▶ **What you have to do**
Pull each line containing "Overall" from the data.

Top of Records for this exercise

==> src/rtl/coriolis_addsub_pipe.sv <==
// ---------------------------------------------------------------------------
// coriolis_addsub_pipe
//
// Elastic add/subtract map node for generated kernel pipelines. An operand
// pair is consumed only when both operand streams are valid and the node is
// ready. Stage 1 computes the sum or difference, the overflow flag and the
// optional saturation. Stages 2..LAT only delay the result. Empty stages are
// filled even while the output is stalled, so the node only pushes back on
// upstream once every stage holds data.
//
// Parameters
//   STREAMW : operand/result width (8..64)
//   LAT     : stages from input accept to output (1..4)
//   SIGNED  : 1 = two's-complement, 0 = unsigned
//   SAT     : 1 = clamp on overflow, 0 = wrap modulo 2^STREAMW
//
// Ports
//   clk        : clock, all state on the rising edge
//   rst        : asynchronous, active-low reset
//   ivalid_in1 : operand 1 valid
//   ivalid_in2 : operand 2 valid
//   in1, in2   : operands
//   op_in      : 0 = in1+in2, 1 = in1-in2, sampled with the operands
//   iready     : node accepts an operand pair this cycle
//   ovalid     : out1/ovf hold a valid result
//   out1       : result
//   ovf        : overflow/underflow occurred for this result
//   oready     : downstream takes the result this cycle
// ---------------------------------------------------------------------------
module coriolis_addsub_pipe #(
  parameter int STREAMW = 32,
  parameter int LAT     = 2,
  parameter int SIGNED  = 0,
  parameter int SAT     = 0
) (
  input  logic               clk,
  input  logic               rst,
  input  logic               ivalid_in1,
  input  logic               ivalid_in2,
  input  logic [STREAMW-1:0] in1,
  input  logic [STREAMW-1:0] in2,
  input  logic               op_in,
  output logic               iready,
  output logic               ovalid,
  output logic [STREAMW-1:0] out1,
  output logic               ovf,
  input  logic               oready
);

  localparam int W = STREAMW;

  // Per-stage state; index 1 is the compute stage, index LAT drives the output.
  logic [LAT:1] v_reg;
  logic [LAT:1] ovf_reg;
  logic [W-1:0] res_reg [1:LAT];

  logic [LAT:1] adv;
  logic         acc;

  logic [W:0]   a_ext;
  logic [W:0]   b_ext;
  logic [W:0]   sum_ext;
  logic [W-1:0] res_next;
  logic         ovf_next;

  // A stage may advance when it is empty or when every stage downstream of
  // it can move. Written in closed form (some stage from gi to LAT is empty,
  // or the output is taken) so no combinational chain runs through the
  // vector itself.
  generate
    for (genvar gi = 1; gi <= LAT; gi++) begin : g_adv
      assign adv[gi] = oready | ~(&v_reg[LAT:gi]);
    end
  endgenerate

  // Held low during reset so nothing is taken while the node is cleared.
  assign iready = rst & adv[1];
  assign acc    = ivalid_in1 & ivalid_in2 & iready;

  // Stage 1 arithmetic: one extra bit carries the carry/borrow (unsigned)
  // or keeps the true sign of the extended result (signed).
  always_comb begin
    if (SIGNED != 0) begin
      a_ext = {in1[W-1], in1};
      b_ext = {in2[W-1], in2};
    end else begin
      a_ext = {1'b0, in1};
      b_ext = {1'b0, in2};
    end

    sum_ext = op_in ? (a_ext - b_ext) : (a_ext + b_ext);

    if (SIGNED != 0) begin
      // Add overflows only when the operand signs agree; subtract only when
      // they differ. In both cases the wrapped result then has the wrong sign
      // relative to in1.
      ovf_next = (op_in ? (in1[W-1] != in2[W-1]) : (in1[W-1] == in2[W-1]))
                 & (sum_ext[W-1] != in1[W-1]);
    end else begin
      ovf_next = sum_ext[W];
    end

    res_next = sum_ext[W-1:0];
    if ((SAT != 0) && ovf_next) begin
      if (SIGNED != 0) begin
        // A signed overflow always moves away from in1's sign, so in1
        // tells which rail to clamp to.
        res_next = in1[W-1] ? {1'b1, {(W-1){1'b0}}} : {1'b0, {(W-1){1'b1}}};
      end else begin
        // Unsigned add can only overflow upward, subtract only downward.
        res_next = op_in ? '0 : '1;
      end
    end
  end

  always_ff @(posedge clk or negedge rst) begin
    if (!rst) begin
      v_reg   <= '0;
      ovf_reg <= '0;
      for (int k = 1; k <= LAT; k++) begin
        res_reg[k] <= '0;
      end
    end else begin
      if (adv[1]) begin
        v_reg[1] <= acc;
        if (acc) begin
          res_reg[1] <= res_next;
          ovf_reg[1] <= ovf_next;
        end
      end
      // Data only moves with a valid token, so an output that is not taken
      // holds its value and bubbles never overwrite anything.
      for (int k = 2; k <= LAT; k++) begin
        if (adv[k]) begin
          v_reg[k] <= v_reg[k-1];
          if (v_reg[k-1]) begin
            res_reg[k] <= res_reg[k-1];
            ovf_reg[k] <= ovf_reg[k-1];
          end
        end
      end
    end
  end

  assign ovalid = v_reg[LAT];
  assign out1   = res_reg[LAT];
  assign ovf    = ovf_reg[LAT];

endmodule
==> config.mk <==
export PLATFORM = sky130hd
export DESIGN_NAME = coriolis_addsub_pipe
export DESIGN_NICKNAME = d
export VERILOG_FILES = /design/src/rtl/coriolis_addsub_pipe.sv
export SDC_FILE = /design/constraint.sdc
export NUM_CORES = 1
export LEC_CHECK = 0
export BUFFER_PORTS_ARGS = -buffer_cell sky130_fd_sc_hd__buf_4
export CAP_MARGIN = 10
export CELL_PAD_IN_SITES_DETAIL_PLACEMENT = 0
export CELL_PAD_IN_SITES_GLOBAL_PLACEMENT = 1
export CORE_ASPECT_RATIO = 0.5
export CORE_UTILIZATION = 42
export CTS_CLUSTER_DIAMETER = 30
export DETAILED_ROUTE_END_ITERATION = 10
export HOLD_SLACK_MARGIN = 0.1
export MAX_ROUTING_LAYER = met4
export PLACE_DENSITY = 0.88
export SLEW_MARGIN = 20
export SYNTH_ARGS = -nofsm -noshare
export SYNTH_HDL_FRONTEND = slang
export SYNTH_SLANG_ARGS = --single-unit
==> constraint.sdc <==
create_clock -name clk -period 2.2 [get_ports clk]
set_input_delay 0.11 -clock clk [delete_from_list [all_inputs] [get_ports clk]]
set_output_delay 0.11 -clock clk [all_outputs]
set_load 0.02 [all_outputs]
Yosys cells after proc, flatten, opt, wreduce, memory -nomap -nowiden
Cells that the tools add are included.
{"block": "op_classes", "n_addsub": 2, "mux": 1, "n_reduce_logical": 3, "bitwise_logic": 7}
{"op": "32-bit by 32-bit adder with 33-bit output", "n": 1}
{"op": "33-bit 2-to-1 mux", "n": 1}
{"op": "32-bit by 32-bit subtractor with 33-bit output", "n": 1}
{"op": "2-bit AND reduction", "n": 3}
{"op": "1-bit AND", "n": 3}
{"op": "1-bit NOT", "n": 2}
{"op": "1-bit bitwise OR", "n": 2}
{"block": "word_totals", "regBits": 68, "output_inout_bits": 35, "word_cells": 19, "input_bits": 70}

Longest topological paths before layout
Gate-level depths: netlist of the first run.
{"block": "logic_depth", "ltp_word": 6, "mapped_depth": 16, "depth_no_buf": 14}

Worst setup path before layout of the first run
OpenSTA, ideal clock, no wires.
{"block": "synth_path", "path_kind": "input-to-reg", "startpoint": "in in2[14]", "endpoint": "reg ovf_reg[1] (netlist bit)", "setup_ns": 0.134, "path_buffers": 2, "arrival_time_ns": 3.195, "stages": 15, "slack_ns": -1.128, "required_time_ns": 2.066, "path_cell_list": "or4_4 -> nor4_4 -> and3_1 -> clkbuf_1 -> nor2_1 -> xnor2_1 -> ha_1 -> clkbuf_1 -> nand2_1 -> o21ai_0 -> nand2b_1 -> a41oi_1 -> a211o_1 -> a211oi_1 -> a211oi_2"}
{"block": "synth_between", "elab_chain_cells": 2, "elab_cells_between_ends": 3, "classes_between": "add/sub: 2; mux: 1"}
{"item": "from (decl)", "line_no": "41", "text": "input logic [STREAMW-1:0] in2,"}
{"item": "32-bit by 32-bit adder with 33-bit output or 32-bit by 32-bit subtractor with 33-bit output (tied branches)", "line_no": "91", "text": "sum_ext = op_in ? (a_ext - b_ext) : (a_ext + b_ext);"}
{"item": "33-bit 2-to-1 mux *", "line_no": "91"}
{"item": "to (signal, indexed assignment)", "line_no": "138", "text": "ovf_reg[k] <= ovf_reg[k-1];"}
{"item": "to (decl)", "line_no": "54", "text": "logic [LAT:1] ovf_reg;"}
Every way passes the cells marked *; elsewhere a longest branch is shown, timed or not.
A chain may end at the register's enable or synchronous reset.

Worst setup path after layout of the first run
{"block": "layout_path", "startpoint": "in in2[14]", "endpoint": "reg res_reg[63] (netlist bit)"}
{"block": "layout_between", "elab_chain_cells": 2, "elab_cells_between_ends": 3, "classes_between": "add/sub: 2; mux: 1"}
{"item": "32-bit by 32-bit adder with 33-bit output or 32-bit by 32-bit subtractor with 33-bit output (tied branches)", "line_no": "91"}
{"item": "33-bit 2-to-1 mux *", "line_no": "91"}
{"item": "to (signal, indexed assignment)", "line_no": "137", "text": "res_reg[k] <= res_reg[k-1];"}
{"item": "to (decl)", "line_no": "55", "text": "logic [W-1:0] res_reg [1:LAT];"}
Marked as above.

==> results of run 1 <==
[per-layer routing]
layer  global-route usage, %  routed length [µm]
met1                   39.87                8793
met2                   40.48                8994
met3                   2.605                1728
met4                   6.762                 932
met5                       -                   0
[area by class of cell]
type                    count  area [µm²]
repair buffers            306        2426
fillers                   785        3289
clock buffers              12       236.5
inverters                  15       56.30
flip-flops and latches     68        1702
well taps                 165       206.4
clock inverters             4       26.28
multi-input cells         451        4039
[synth_stat cells, types with 4 or more instances]
cell      count
a21o_1       20
o21bai_1      5
o21ai_0      33
clkbuf_1     23
o31ai_1       5
a211o_1       4
xor2_1        6
nand2_1      47
and2_1        5
a31oi_1      11
o21a_1        6
mux2_2       34
nor4_1        4
dfrtp_1      68
o211ai_1      4
inv_1        15
nand3_1      20
xnor2_1      41
and3_1        8
nor2_1       33
nor3_1       19
nand4_1      11
ha_1         33
a21oi_1      49
buf_1         4
or3_1         6
nand2b_1      7
buf_4        32
a211oi_1      4
[power by group through the flow]
stage / sequential [µW] / clock [µW] / combinational (µW)
5_1_grt: 2020 / 1330 / 3730
4_1_cts: 1970 / 1280 / 3130
6_report: 1970 / 1270 / 3550
3_5_place_dp: 1990 / 0 / 2820
2_1_floorplan: 1890 / 0 / 1920
3_3_place_gp: 1970 / 0 / 2750
[worst register-to-register path, cell delays in order, from the launching register on]
cell and delay (ns):
dfrtp_1 0.39, nand3b_1 0.11, and2_1 0.19, nand3_2 0.38, buf_4 0.44, a21oi_1 0.26
nand3_2 0.09
[cells by family (layout without fill, tap and decap cells)]
| kind of cell | after synthesis | in the layout |
|---|---|---|
| adder cells (fa/ha/maj) | 34 | 34 |
| buffers and inverters | 74 | 337 |
| AND/OR/NAND/NOR | 176 | 176 |
| AO/OA/AOI/OAI | 159 | 159 |
| XOR/XNOR | 47 | 47 |
| flip-flops | 68 | 68 |
| multiplexers | 35 | 35 |
[per-stage QoR]
| step | util [%] | instance area (µm²) | hold slack [ns] |
|---|---|---|---|
| 6_report | 72.55 | 8692 | 0.3423 |
| 5_1_grt | 72.55 | 8692 | 0.3472 |
| 4_1_cts | 68.25 | 8178 | 0.3244 |
| 3_5_place_dp | 60.54 | 7253 | 0.3712 |
| 3_3_place_gp | 60.54 | 7253 | 0.3658 |
| 2_1_floorplan | - | 5461 | -0.1856 |
[final timing paths]
kind / from / end / slack, ns / depth (start not counted)
min in group asynchronous: rst / out1[26]$_DFFE_PN0P_ / 0.52 / 3
setup reg to reg: v_reg[1]$_DFFE_PN0N_ / res_reg[56]$_DFFE_PN0P_ / 0.22 / 6
setup / recovery: in2[14] / res_reg[63]$_DFFE_PN0P_ / -0.73 / 16
hold reg to reg: res_reg[37]$_DFFE_PN0P_ / res_reg[37]$_DFFE_PN0P_ / 0.47 / 2
max in group asynchronous: rst / out1[28]$_DFFE_PN0P_ / 1.14 / 3
hold / removal: in1[1] / res_reg[33]$_DFFE_PN0P_ / 0.34 / 4
[layout by cell type (no fill, tap or decap), drive strengths merged, types with 6 or more instances in the layout]
master / count
o21ai: 33
nor2: 33
mux2: 34
nand2b: 7
dfrtp: 68
a21o: 21
nand3: 20
o21a: 6
a21oi: 49
and3: 8
xnor2: 41
nand4: 11
a31oi: 11
nor3: 20
nand2: 47
ha: 33
buf: 304
or3: 6
inv: 15
clkbuf: 12
xor2: 6
[what timing repair did]
| item | 4_1_cts | 5_1_grt |
|---|---|---|
| pin swaps | 91 | 51 |
| setup endpoints to repair | 23 | 24 |
| setup buffers | 27 | 19 |
| endpoints found under the hold margin | 70 | 0 |
| gates resized for setup | 102 | 69 |
| hold buffers | 2 | 0 |
==> impl_results.md, run 1 <==
* Psw at between 2000 and 3000 µW
* Via count at between 5k and 6k
* Post-Syn Instances at 593
* Synth warn at 0
* Number of core rows at 28
* Clock buffer count from CTS at 9
* ANT cells at 0
* Vias in the first global route at about 5.2k
* Final Wtd Congestion at approximately 0.90
* Final period utilization at 133.2%
* CTS tree: built
* Die width at 160.1 µm
* Hold Path Class: in2reg
* Final Hold Viols at 0
* Crit end category: flip-flop
* Req. time, crit path at 2.43 ns
* Top cells by area, synth: dfrtp_1, ha_1, mux2_2
* Failing checks: negative setup slack
* Initial antenna violation count at 0
* Setup ws final at -0.7298 ns
* Fin Clk Skew at between 0.006 and 0.007 ns
* H-tree depth at 3
* Seq/Total Area, Yosys at between 30% and 40%
* Max Cap Viol at 0
* Final Setup Violations at 25
* Nets at between 900 and 1k
* Number of flops mapped to enable cells by yosys at 0
* First DRT Iteration DRCs at about 560
* Crit-path slowest cell: or4_4
* PortBufs at about 100
* CP bufs+invs at 4
* CP arrival at around 3.2 ns
* TNS Setup at -10.36 ns
* Largest net degree at the start of global routing at between 60 and 70
* Multiplexer area fraction after synthesis at ~7.5%
* Crit Path Category: in2reg
* Syn avg cell area at around 8.9 µm²
* Status: complete, but fails checks
* Pwr/cell area at 781.1 nW/µm²
* Sw Share at a little under two fifths
* Worst-path clk slew at about 0.050 ns
* F_max at around 340 MHz
* Worst slack, placed at -0.9749 ns
* Mapped Nets at 697
* Drt pass-1 iters at 5
* Synth Area in Compound Gates at about 19%
* Internal cell power at ~4200 µW
* Element type at the critical path start: input port
* LEAKAGE at roughly 0.0041 µW
* Area growth syn-to-layout at 65.56%
* Comb power frac at 52.3%
* Ports at between 100 and 150
* Post-Synth Adder-Cell Area at between 8 and 9%
* Post-DRT Antenna Nets at 0
* CTS root buf: clkbuf_16
* Distinct cell type count after synthesis at 55
* Final wirelength at a little over 20000 µm
* Post-route minimum period at about 2.9 ns
* Worst-skew pair later-pin latency at approximately 0.33 ns
* GRT Overall Usage at between 20 and 30%
* Clock share of power at roughly a fifth
* Relative slew slack at ~45%
* Die H at 81.06 µm
* Yosys top cell by area: dfrtp_1
* Area share of the largest cell type after synthesis at roughly a third
* Final Non-Filler Cells at about 1.0k
* Hpwl dp at about 13000 µm
* Core area at about 12000 µm²
* Max FO, Critical Path at 4
* Flop pwr share at between 20 and 30%
* Grt ovf at 0
* Cell total after placement at 960
* RSZ-0062 raised after global routing: yes
* Vias per std cell at 5.845
* Initial core utilization at a little over two fifths
* Maximum vdd ir drop at around 420 µV
* FFs w/ async S/R, synth at 100.0%
* CP peak stage delay at around 0.54 ns
* Largest family of logic cells by synthesized area: compound AO/OA/AOI/OAI gates
* DR DRC count at 0
* Worst slew pin tran at between 0.8 and 0.9 ns
* Synth Area in XOR/XNOR at under 10%
* Tot Pwr at about 6800 µW
* Die area at about 13000 µm²
* First-pass GRT wire length at 26720 µm
* Simple-gate share of the synthesized area at 17.11%
* CP most frequent cell: buf_6
* Clock Sink Count at between 60 and 70
* Clk buf depth at 2
* CP Cell Sequence: buf_6 > or4_4 > nor4_4 > buf_4 > and4_4 > buf_6 > nor2_4 > xnor2_2 > ha_1 > buf_6 > a21oi_2 > o21bai_1 > a21oi_2 > o21ai_1 > o21a_1 > o31ai_1
* Cell Area, Synth at around 5300 µm²
* Drt wl/cell at between 20 and 25 µm
* #FFs+latches synth at between 60 and 70
* Cell family with most CP delay: compound AO/OA/AOI/OAI gates
* Top_reg_cell synth: dfrtp_1
* Layout cells sized above 1 at between 50% and 60%
* Slew Viols, Final at 0
(Power assumes the default switching activity.)
==> run 2, diff against run 1 <==
CORE_MARGIN = 2   (was not set)
SKIP_LAST_GASP = 1   (was not set)
==> impl_results.md, run 2 (synthesized netlist as in run 1, its figures left out) <==
* Post-DRT Antenna Nets at 0 (unchanged)
* Max FO, Critical Path at 4 (unchanged)
* Drt wl/cell at 18.94 µm (-5.4%)
* Crit Path Category: in2reg
* Fin Clk Skew at 0.005262 ns (-0.0009169 ns)
* Clk buf depth at 2 (unchanged)
* Core area at 12020 µm² (+0.29%)
* Vias in the first global route at 5472 (+5.3%)
* Cell family with most CP delay: simple AND/OR/NAND/NOR gates
* Most frequent cells in the layout: buf_4, dfrtp_1, nand2_1, mux2_2, buf_6
* GR peak layer: met1
* Grt ovf at 0 (unchanged)
* Final Wtd Congestion at 0.9799 (+9.4%)
* Largest net degree at the start of global routing at 69 (unchanged)
* Worst slack, placed at -0.9904 ns (-0.01545 ns)
* CTS root buf: clkbuf_16
* Ports at 105 (unchanged)
* Pwr/cell area at 796.2 nW/µm² (+1.9%)
* CP peak stage delay at 0.55 ns (about the same)
* Number of core rows at 28 (unchanged)
* Layout fillers at 779 (-0.76%)
* F_max at 346.4 MHz (+1.5%)
* GRT Overall Usage at 26.31% (-0.97 points)
* First-pass GRT wire length at 27810 µm (+4.1%)
* Final Setup Violations at 25 (unchanged)
* Crit end category: flip-flop
* Worst-path clk slew at 0.06 ns (about the same)
* Max Cap Viol at 0 (unchanged)
* CP bufs+invs at 4 (unchanged)
* Die H at 83.06 µm (+2.5%)
* Setup ws final at -0.6872 ns (+0.04256 ns)
* H-tree depth at 3 (unchanged)
* Vias per std cell at 5.664 (-3.1%)
* Nets at 952 (-0.31%)
* Final Hold Viols at 0 (unchanged)
* Layout cells sized above 1 at 57.21% (+0.32 points)
* DR DRC count at 0 (unchanged)
* Req. time, crit path at 2.45 ns (+0.02 ns)
* Hpwl dp at 12540 µm (-0.21%)
* ANT cells at 0 (unchanged)
* Hold Path Class: in2reg
* Relative slew slack at 44.25% (-0.47 points)
* Element type at the critical path start: input port
* Die area at 13460 µm² (+3.7%)
* Met2 usage at 38.68% (-1.8 points)
* Area growth syn-to-layout at 65.87%
* Clock Sink Count at 68 (unchanged)
* Initial antenna violation count at 0 (unchanged)
* CTS tree: built
* First DRT Iteration DRCs at 509 (-8.6%)
* Met1 Use GR at 39.21% (-0.66 points)
* Met3 Usage GRT at 3.546% (+0.94 points)
* Die width at 162.1 µm (+1.2%)
* Via count at 5766 (-3.4%)
* PortBufs at 104 (unchanged)
* Final wirelength at 19280 µm (-5.7%)
* Drt pass-1 iters at 5 (unchanged)
* Initial core utilization at 43.69% (-0.13 points)
* Post-route minimum period at 2.887 ns (-0.04256 ns)
* LEAKAGE at 0.004047 µW (-0.30%)
* Clock buffer count from CTS at 9 (unchanged)
* Most common cell after layout, fill and taps aside: buf_4
* RSZ-0062 raised after global routing: yes
* Status: complete, but fails checks
* Worst slew pin tran at 0.8363 ns (+0.007118 ns)
* CP Cell Sequence: buf_6 > or4_4 > nor4_4 > buf_4 > a21oi_1 > xnor2_1 > ha_1 > buf_6 > buf_4 > nand4_1 > nor3_1 > a21oi_4 > a2111o_1 > nand3_1
* Crit-path slowest cell: or4_4
* Slew Viols, Final at 0 (unchanged)
* Worst-skew pair later-pin latency at 0.32 ns (about the same)
* CP arrival at 3.14 ns (-0.02 ns)
* Failing checks: negative setup slack
* Maximum vdd ir drop at 447.4 µV (+6.9%)
* Fin util at 72.47% (-0.076 points)
* Final period utilization at 131.2% (-1.9 points)
[run 2: metrics by stage]
step           std cells  total power (µW)  hold slack, ns  instance area (µm²)  setup TNS [ns]
4_1_cts             1004              6568          0.2851                 8218          -8.266
6_report            1018              6934          0.2873                 8708          -10.69
3_3_place_gp         956              4718          0.3701                 7223          -16.71
5_1_grt             1018              7282          0.3229                 8708          -13.72
2_1_floorplan        593              3811         -0.1856                 5461          -8.112
3_5_place_dp         956              4810          0.3768                 7223          -17.71
[run 2: what timing repair did]
item                                    CTS  global route
resized for setup                       101            80
buffers inserted                         30            20
pin swaps                                69            59
hold buffers                              2             0
gates cloned                              0             0
endpoints found under the hold margin    70             0
endpoints found under the setup margin   23            26
[run 2: worst reg2reg max path, cell delays in order (launching register included)]
cell and delay [ns]:
dfrtp_1 0.40, nand3b_1 0.11, and2_1 0.20, nand3_2 0.28, buf_4 0.38, nor3_1 0.22
o21ai_0 0.11, nand4b_1 0.09
[run 2: path summary, 6_finish.rpt]
path,start,endpoint,slack [ns],cells after the start
max,in2[14],res_reg[56]$_DFFE_PN0P_,-0.69,14
min,ivalid_in2,res_reg[54]$_DFFE_PN0P_,0.29,3
max reg2reg,v_reg[2]$_DFFE_PN0N_,res_reg[61]$_DFFE_PN0P_,0.33,7
min reg2reg,res_reg[37]$_DFFE_PN0P_,res_reg[37]$_DFFE_PN0P_,0.47,2
max in group asynchronous,rst,out1[25]$_DFFE_PN0P_,1.09,3
min in group asynchronous,rst,out1[7]$_DFFE_PN0P_,0.55,3
[run 2: layer usage]
layer	vias up	part of all wire (%)	routed length, µm
met2	335	43	8383
met5	-	0	0
met3	63	8.9	1711
met1	2742	45	8640
met4	0	2.8	546
li1	2626	-	-
[run 2: cell type report]
cell class                 count  area (µm²)  share of cell area, %
timing repair buffer         303        2419                  27.77
clock buffer                  11       242.7                  2.787
sequential                    68        1702                  19.54
clock inverter                 5       61.31                 0.7040
inverter                      15       61.31                 0.7040
tap                          165       206.4                  2.371
multi-input combinational    451        4016                  46.12
[run 2: where the power goes]
part | internal, µW | leakage, µW | switching, µW | total (µW)
registers | 1700 | 0.000849 | 285 | 1990
logic | 1760 | 0.00306 | 1760 | 3520
clock network | 909 | 0.000138 | 512 | 1420
total | 4370 | 0.00405 | 2560 | 6930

Bottom of Records for this exercise

▶ **Exercise result**
* GRT Overall Usage at between 20 and 30%
* GRT Overall Usage at 26.31% (-0.97 points)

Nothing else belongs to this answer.